Look below for the line holding "gates | 1 | 0.09 |" and the line holding "pin swaps: 13 / 20". Transcribe exactly those lines and all lines between them, nothing more.

-- DATASET EXTRACT follows --

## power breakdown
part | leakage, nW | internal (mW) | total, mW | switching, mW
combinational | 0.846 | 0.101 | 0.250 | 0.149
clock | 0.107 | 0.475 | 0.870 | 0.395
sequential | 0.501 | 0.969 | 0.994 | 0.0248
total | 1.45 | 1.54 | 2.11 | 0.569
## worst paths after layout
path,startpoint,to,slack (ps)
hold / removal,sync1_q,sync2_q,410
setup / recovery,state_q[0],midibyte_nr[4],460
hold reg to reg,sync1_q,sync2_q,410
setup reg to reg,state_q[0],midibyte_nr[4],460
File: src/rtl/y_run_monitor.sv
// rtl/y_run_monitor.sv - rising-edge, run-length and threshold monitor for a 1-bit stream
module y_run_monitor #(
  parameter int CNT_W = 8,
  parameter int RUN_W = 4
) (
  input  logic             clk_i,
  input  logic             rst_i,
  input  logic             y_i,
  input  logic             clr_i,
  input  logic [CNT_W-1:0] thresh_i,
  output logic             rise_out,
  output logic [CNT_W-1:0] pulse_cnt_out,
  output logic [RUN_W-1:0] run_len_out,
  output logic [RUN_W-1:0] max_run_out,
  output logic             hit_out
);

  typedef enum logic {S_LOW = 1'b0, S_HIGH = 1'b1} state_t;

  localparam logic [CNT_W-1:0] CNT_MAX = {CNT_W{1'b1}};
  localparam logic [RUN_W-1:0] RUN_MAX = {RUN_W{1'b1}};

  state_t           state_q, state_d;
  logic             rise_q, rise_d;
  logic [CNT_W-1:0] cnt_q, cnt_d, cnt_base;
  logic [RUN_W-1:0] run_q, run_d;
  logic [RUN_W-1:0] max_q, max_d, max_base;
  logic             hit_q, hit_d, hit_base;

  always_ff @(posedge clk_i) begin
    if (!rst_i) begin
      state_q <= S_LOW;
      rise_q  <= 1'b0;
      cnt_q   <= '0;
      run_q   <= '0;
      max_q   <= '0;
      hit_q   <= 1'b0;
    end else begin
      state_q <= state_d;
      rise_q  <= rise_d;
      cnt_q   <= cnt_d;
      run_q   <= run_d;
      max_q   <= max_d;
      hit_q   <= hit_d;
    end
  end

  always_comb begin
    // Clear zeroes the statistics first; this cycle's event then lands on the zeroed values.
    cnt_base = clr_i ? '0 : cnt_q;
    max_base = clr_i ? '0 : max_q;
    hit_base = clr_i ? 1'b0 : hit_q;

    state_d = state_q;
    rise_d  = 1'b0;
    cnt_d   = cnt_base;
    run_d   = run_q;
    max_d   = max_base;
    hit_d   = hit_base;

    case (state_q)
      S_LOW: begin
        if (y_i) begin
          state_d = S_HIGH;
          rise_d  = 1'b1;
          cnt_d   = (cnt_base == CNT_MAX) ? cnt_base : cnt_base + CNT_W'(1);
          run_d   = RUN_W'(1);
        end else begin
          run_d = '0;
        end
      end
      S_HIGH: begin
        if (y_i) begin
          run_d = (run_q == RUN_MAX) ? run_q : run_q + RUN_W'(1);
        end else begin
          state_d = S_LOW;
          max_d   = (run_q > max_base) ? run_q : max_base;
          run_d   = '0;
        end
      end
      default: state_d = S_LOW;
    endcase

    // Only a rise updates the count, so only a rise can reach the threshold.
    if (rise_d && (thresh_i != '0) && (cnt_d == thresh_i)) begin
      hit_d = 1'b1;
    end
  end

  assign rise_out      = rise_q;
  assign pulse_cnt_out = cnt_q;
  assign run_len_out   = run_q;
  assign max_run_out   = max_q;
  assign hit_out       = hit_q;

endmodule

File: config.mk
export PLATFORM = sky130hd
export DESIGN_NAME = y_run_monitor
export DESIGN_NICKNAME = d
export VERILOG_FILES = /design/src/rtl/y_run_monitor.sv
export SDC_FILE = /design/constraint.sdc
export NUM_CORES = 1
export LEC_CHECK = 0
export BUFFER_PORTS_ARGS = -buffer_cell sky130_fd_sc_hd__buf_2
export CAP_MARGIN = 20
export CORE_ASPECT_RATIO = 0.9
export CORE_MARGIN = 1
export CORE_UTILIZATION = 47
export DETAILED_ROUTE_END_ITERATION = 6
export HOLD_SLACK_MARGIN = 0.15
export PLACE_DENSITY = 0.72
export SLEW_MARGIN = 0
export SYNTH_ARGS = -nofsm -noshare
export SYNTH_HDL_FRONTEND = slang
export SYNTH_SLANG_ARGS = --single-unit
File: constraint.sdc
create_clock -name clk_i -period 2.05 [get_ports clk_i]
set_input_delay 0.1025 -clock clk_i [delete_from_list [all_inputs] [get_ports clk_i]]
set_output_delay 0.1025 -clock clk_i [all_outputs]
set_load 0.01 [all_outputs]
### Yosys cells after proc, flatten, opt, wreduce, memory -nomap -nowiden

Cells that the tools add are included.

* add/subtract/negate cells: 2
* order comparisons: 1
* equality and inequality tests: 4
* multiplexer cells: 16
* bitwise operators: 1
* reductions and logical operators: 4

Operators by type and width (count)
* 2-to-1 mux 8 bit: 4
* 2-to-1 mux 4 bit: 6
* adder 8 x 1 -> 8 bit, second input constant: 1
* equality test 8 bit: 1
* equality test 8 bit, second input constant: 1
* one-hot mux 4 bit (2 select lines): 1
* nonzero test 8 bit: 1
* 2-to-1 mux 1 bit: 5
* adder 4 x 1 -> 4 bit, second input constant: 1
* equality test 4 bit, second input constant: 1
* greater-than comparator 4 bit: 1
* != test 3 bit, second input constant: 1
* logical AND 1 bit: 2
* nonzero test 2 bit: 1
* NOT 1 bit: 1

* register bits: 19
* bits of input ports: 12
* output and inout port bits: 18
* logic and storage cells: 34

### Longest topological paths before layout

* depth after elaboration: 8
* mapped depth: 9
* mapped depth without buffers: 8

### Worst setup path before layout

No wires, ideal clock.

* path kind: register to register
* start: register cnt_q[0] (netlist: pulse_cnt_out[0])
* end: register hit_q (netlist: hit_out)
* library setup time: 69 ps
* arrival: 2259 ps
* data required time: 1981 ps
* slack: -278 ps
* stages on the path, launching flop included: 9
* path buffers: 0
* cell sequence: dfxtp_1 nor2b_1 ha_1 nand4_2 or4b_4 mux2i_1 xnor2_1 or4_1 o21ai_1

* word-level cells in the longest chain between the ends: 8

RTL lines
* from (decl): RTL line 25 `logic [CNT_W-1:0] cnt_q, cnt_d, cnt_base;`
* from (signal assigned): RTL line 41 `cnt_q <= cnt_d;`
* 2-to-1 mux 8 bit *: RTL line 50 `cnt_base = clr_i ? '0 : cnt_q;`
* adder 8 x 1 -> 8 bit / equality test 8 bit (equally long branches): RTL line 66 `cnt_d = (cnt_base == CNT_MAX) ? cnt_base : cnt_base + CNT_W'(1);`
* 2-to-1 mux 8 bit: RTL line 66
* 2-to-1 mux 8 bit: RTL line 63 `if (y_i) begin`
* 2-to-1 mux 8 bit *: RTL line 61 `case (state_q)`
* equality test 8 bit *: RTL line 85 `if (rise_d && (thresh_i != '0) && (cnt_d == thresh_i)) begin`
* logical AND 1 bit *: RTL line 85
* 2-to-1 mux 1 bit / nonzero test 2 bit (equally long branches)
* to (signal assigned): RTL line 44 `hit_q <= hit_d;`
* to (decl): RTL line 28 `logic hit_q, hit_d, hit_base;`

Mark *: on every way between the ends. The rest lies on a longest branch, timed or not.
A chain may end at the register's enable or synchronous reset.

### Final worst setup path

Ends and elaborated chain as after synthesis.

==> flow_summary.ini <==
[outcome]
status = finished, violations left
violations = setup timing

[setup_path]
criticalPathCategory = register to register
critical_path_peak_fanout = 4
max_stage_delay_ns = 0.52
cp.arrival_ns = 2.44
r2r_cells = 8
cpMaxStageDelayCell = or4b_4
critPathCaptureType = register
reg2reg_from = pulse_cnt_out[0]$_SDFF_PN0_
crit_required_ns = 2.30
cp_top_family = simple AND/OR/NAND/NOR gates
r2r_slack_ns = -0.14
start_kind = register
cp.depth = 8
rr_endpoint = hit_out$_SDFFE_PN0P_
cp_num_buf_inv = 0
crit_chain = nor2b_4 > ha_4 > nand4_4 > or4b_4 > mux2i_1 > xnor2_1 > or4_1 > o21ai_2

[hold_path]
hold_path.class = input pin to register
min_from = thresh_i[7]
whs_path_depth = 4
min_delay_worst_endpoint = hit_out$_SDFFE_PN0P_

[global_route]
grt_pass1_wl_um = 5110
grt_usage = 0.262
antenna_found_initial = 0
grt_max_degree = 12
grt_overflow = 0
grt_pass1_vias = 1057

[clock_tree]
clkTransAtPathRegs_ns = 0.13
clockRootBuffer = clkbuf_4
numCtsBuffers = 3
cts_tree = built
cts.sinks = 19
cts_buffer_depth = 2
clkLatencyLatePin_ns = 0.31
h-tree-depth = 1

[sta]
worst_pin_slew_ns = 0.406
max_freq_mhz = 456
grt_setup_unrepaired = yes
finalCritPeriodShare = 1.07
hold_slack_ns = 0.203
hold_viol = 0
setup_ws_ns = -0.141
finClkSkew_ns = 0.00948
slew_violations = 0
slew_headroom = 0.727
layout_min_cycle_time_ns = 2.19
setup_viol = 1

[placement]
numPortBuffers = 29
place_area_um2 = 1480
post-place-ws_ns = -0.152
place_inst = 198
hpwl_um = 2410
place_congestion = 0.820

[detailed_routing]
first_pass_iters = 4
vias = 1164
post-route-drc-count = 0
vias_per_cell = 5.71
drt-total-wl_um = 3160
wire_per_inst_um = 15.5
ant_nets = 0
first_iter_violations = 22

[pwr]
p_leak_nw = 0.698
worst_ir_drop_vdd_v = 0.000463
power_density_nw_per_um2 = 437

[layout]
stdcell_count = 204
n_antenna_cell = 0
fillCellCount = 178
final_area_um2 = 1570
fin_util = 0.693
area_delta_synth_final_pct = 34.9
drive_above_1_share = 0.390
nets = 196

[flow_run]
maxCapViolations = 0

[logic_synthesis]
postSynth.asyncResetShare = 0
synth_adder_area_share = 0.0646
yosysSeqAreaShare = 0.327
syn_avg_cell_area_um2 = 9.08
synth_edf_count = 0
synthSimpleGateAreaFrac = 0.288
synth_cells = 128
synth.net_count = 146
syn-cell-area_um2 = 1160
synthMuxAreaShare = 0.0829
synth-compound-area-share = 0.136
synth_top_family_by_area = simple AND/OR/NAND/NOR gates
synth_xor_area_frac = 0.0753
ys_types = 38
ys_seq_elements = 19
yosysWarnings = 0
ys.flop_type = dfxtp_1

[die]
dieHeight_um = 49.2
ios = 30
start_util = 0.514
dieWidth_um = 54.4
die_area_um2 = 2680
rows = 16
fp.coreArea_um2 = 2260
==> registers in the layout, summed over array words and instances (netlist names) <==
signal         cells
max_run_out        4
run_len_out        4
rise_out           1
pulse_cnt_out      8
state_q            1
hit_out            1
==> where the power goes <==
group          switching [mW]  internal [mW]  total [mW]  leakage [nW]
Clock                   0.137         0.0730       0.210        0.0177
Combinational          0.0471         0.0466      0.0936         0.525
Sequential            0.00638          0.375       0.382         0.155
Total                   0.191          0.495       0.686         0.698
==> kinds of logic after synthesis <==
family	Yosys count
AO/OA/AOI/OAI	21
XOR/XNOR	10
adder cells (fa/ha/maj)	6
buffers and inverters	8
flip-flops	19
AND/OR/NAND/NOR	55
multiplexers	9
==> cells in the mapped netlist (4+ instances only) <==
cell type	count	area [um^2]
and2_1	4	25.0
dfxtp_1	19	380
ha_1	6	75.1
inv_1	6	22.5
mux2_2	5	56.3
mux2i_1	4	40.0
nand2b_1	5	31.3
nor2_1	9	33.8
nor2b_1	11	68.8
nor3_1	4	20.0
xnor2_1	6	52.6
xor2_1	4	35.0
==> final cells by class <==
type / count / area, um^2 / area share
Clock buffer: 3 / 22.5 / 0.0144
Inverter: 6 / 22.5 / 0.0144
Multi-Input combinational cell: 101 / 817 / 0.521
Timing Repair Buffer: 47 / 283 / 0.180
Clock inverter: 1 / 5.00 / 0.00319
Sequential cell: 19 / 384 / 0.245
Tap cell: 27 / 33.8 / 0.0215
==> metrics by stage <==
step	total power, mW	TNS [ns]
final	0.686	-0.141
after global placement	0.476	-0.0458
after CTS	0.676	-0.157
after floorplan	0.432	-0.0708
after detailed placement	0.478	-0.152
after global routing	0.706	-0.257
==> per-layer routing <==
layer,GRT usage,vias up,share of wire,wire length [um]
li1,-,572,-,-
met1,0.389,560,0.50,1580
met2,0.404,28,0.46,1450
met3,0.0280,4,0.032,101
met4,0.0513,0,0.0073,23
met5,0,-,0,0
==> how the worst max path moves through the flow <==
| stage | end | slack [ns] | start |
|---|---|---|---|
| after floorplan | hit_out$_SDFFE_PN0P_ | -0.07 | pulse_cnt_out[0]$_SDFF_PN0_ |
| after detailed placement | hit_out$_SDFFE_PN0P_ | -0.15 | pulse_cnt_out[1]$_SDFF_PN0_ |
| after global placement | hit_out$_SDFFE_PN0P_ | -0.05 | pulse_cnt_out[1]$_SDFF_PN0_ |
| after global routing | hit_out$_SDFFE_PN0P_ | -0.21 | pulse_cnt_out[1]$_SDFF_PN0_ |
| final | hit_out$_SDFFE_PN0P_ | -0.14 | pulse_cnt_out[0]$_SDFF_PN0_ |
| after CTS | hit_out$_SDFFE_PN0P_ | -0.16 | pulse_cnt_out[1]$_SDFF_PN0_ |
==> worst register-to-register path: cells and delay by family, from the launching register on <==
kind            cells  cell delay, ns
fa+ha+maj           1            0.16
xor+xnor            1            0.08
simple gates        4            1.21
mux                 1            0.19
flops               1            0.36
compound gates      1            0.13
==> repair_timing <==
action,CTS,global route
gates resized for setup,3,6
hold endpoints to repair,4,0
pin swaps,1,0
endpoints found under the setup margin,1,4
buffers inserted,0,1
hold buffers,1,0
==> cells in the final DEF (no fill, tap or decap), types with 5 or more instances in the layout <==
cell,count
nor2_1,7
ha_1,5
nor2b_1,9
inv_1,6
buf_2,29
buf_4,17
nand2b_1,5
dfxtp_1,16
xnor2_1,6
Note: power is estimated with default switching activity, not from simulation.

-- DATASET EXTRACT concluded --
-- DATASET EXTRACT follows --

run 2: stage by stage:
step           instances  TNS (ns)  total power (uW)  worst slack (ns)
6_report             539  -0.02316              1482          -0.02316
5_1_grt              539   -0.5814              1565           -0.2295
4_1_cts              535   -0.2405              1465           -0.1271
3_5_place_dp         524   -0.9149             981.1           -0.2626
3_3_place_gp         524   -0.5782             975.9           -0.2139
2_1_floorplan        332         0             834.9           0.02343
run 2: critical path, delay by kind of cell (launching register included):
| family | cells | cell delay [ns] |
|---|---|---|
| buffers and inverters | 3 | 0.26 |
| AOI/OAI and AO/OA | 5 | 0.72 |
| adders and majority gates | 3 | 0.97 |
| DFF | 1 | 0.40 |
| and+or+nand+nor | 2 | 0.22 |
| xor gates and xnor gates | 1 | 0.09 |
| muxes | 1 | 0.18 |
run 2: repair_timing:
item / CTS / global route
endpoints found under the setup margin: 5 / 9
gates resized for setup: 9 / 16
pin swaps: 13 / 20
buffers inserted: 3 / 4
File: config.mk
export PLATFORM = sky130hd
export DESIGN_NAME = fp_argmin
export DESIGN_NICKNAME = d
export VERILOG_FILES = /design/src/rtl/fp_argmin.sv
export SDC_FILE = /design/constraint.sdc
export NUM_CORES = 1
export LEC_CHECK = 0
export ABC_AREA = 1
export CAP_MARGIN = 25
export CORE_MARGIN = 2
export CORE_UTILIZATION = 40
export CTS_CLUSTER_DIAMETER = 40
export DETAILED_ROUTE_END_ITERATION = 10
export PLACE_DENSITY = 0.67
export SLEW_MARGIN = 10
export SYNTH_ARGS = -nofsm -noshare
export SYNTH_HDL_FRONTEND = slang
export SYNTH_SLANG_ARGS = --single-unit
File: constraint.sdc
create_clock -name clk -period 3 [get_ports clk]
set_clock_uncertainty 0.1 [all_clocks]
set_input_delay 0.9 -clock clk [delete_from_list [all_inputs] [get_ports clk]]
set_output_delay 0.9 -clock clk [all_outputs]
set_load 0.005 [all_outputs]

-- DATASET EXTRACT concluded --

OUTPUT OF THE TASK:
| xor gates and xnor gates | 1 | 0.09 |
| muxes | 1 | 0.18 |
run 2: repair_timing:
item / CTS / global route
endpoints found under the setup margin: 5 / 9
gates resized for setup: 9 / 16
pin swaps: 13 / 20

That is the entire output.